Molecular Docking Study on Phytochemicals of Alpinia galanga and Their Derivatives as Inhibitors of β-Ketoacyl Reductase (MabA) of Mycobacterium Tuberculosis: An In-silico Study

Abstract

Introduction: Tuberculosis (TB), an infectious disease caused by the bacterium Mycobacterium Tuberculosis (MTB), continues to be a global health problem. Alpinia galanga (Linn.) of the Zingiberaceae family has antitubercular properties, and their mode of action in in-vitro as well as in-vivo conditions is well established. This knowledge of the active phytochemicals of Alpinia galanga has been utilised to identify new potent drugs for MTB. Aim: To perform molecular docking studies of various phytochemicals of Alpinia galanga and their derivatives with β-ketoacyl reductase (MabA) of MTB. Materials and Methods: The present study is an in-silico study conducted in the Bioinformatics facility of the Central Research Laboratory of Tagore Medical College and Hospital, Chennai, Tamil Nadu, India from November 2022 to April 2023. The receptor protein was downloaded from the Research Collaboratory for Structural Bioinformatics (RCSB) database. The phytochemicals in. sdf format were downloaded from the PubChem database. The derivatives were prepared by Chemsketch software. Docking was performed using AutoDock Vina with PyRx as the GUI (Graphical User Interface). Postdocking analysis was performed in LigPlot+. Results: Phytochemicals from Alpinia galanga were obtained from the PubChem database and docked with MabA of MTB. The derivatives were further subjected to docking analyses. From the docking study, two molecules, namely, (1E,6Z)-2,4-diamino6-fluoro-1,7-bis(4-hydroxyphenyl)-1-sulfanylhepta-1,6-diene3,5-dione and (2E,6Z,10E)-2,6,9,9-tetrakis(hydroxymethyl) cycloundeca-2,6,10-trien-1-one-ethane (1/1), were found to have good binding energy values.

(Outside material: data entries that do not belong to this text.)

**src/rtl/eprom_rd_ctrl.sv**
```systemverilog
module eprom_rd_ctrl #(
  parameter int NUM_DEV     = 3,
  parameter int HOST_AW     = 17,
  parameter int DEV_AW      = 15,
  parameter int DW          = 8,
  parameter int SPEED_GRADE = 0,
  parameter int CLK_NS      = 8
) (
  input  logic               clk,
  input  logic               rst_n,
  input  logic               req,
  input  logic [HOST_AW-1:0] addr,
  output logic               ready,
  output logic [DW-1:0]      rdata,
  output logic               err,
  output logic [DEV_AW-1:0]  mem_addr,
  output logic [NUM_DEV-1:0] mem_ce_n,
  output logic               mem_oe_n,
  input  logic [DW-1:0]      mem_data
);

  localparam int SEL_W = HOST_AW - DEV_AW;

  function automatic int grade_ns(input int g, input int kind);
    int acc, oe, flt;
    case (g)
      0:       begin acc = 45; oe = 25; flt = 25; end
      1:       begin acc = 60; oe = 30; flt = 30; end
      2:       begin acc = 70; oe = 35; flt = 30; end
      default: begin acc = 80; oe = 40; flt = 30; end
    endcase
    return (kind == 0) ? acc : (kind == 1) ? oe : flt;
  endfunction

  localparam int ACC_CYC  = (grade_ns(SPEED_GRADE, 0) + CLK_NS - 1) / CLK_NS;
  localparam int OE_CYC   = (grade_ns(SPEED_GRADE, 1) + CLK_NS - 1) / CLK_NS;
  localparam int FLT_CYC  = (grade_ns(SPEED_GRADE, 2) + CLK_NS - 1) / CLK_NS;
  localparam int HOLD_CYC = (ACC_CYC > OE_CYC) ? ACC_CYC : OE_CYC;
  localparam int LEAD_CYC = HOLD_CYC - OE_CYC;
  localparam int CW       = $clog2(HOLD_CYC + FLT_CYC + 1) + 1;

  logic              busy;
  logic [CW-1:0]     cnt;
  logic [CW-1:0]     flt_cnt;
  logic [SEL_W-1:0]  cur_dev;
  logic [SEL_W-1:0]  last_dev;
  logic              have_last;
  logic [DEV_AW-1:0] addr_q;

  wire [SEL_W-1:0] req_dev    = addr[HOST_AW-1:DEV_AW];
  wire             in_range   = (32'(req_dev) < NUM_DEV);
  wire             must_float = have_last && (req_dev != last_dev) && (flt_cnt != '0);
  wire             fresh      = !busy && req && !ready;
  wire             start      = fresh && in_range && !must_float;
  wire             reject     = fresh && !in_range;
  wire             last_cyc   = busy && (cnt == CW'(HOLD_CYC - 1));

  always_ff @(posedge clk or negedge rst_n) begin
    if (!rst_n) begin
      busy      <= 1'b0;
      cnt       <= '0;
      flt_cnt   <= '0;
      cur_dev   <= '0;
      last_dev  <= '0;
      have_last <= 1'b0;
      addr_q    <= '0;
      ready     <= 1'b0;
      err       <= 1'b0;
      rdata     <= '0;
    end else begin
      ready <= 1'b0;
      err   <= 1'b0;
      if (flt_cnt != '0) flt_cnt <= flt_cnt - 1'b1;
      if (start) begin
        busy    <= 1'b1;
        cnt     <= '0;
        cur_dev <= req_dev;
        addr_q  <= addr[DEV_AW-1:0];
      end else if (last_cyc) begin
        busy      <= 1'b0;
        ready     <= 1'b1;
        rdata     <= mem_data;
        last_dev  <= cur_dev;
        have_last <= 1'b1;
        flt_cnt   <= CW'(FLT_CYC);
      end else if (busy) begin
        cnt <= cnt + 1'b1;
      end
      if (reject) begin
        ready <= 1'b1;
        err   <= 1'b1;
        rdata <= '0;
      end
    end
  end

  for (genvar i = 0; i < NUM_DEV; i++) begin : g_ce
    assign mem_ce_n[i] = !(busy && (cur_dev == SEL_W'(i)));
  end

  assign mem_oe_n = !(busy && (cnt >= CW'(LEAD_CYC)));
  assign mem_addr = addr_q;

endmodule

```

Conclusion: The present study helped us find drug-like molecules that can inhibit the MabA of MTB. Two compounds derived from the phytochemicals of A. galanga were found to have an effective binding capacity to the drug target in-silico. Hence, the outcome of present study has provided a therapeutic strategy for TB, especially for strains of MTB that are drug-resistant.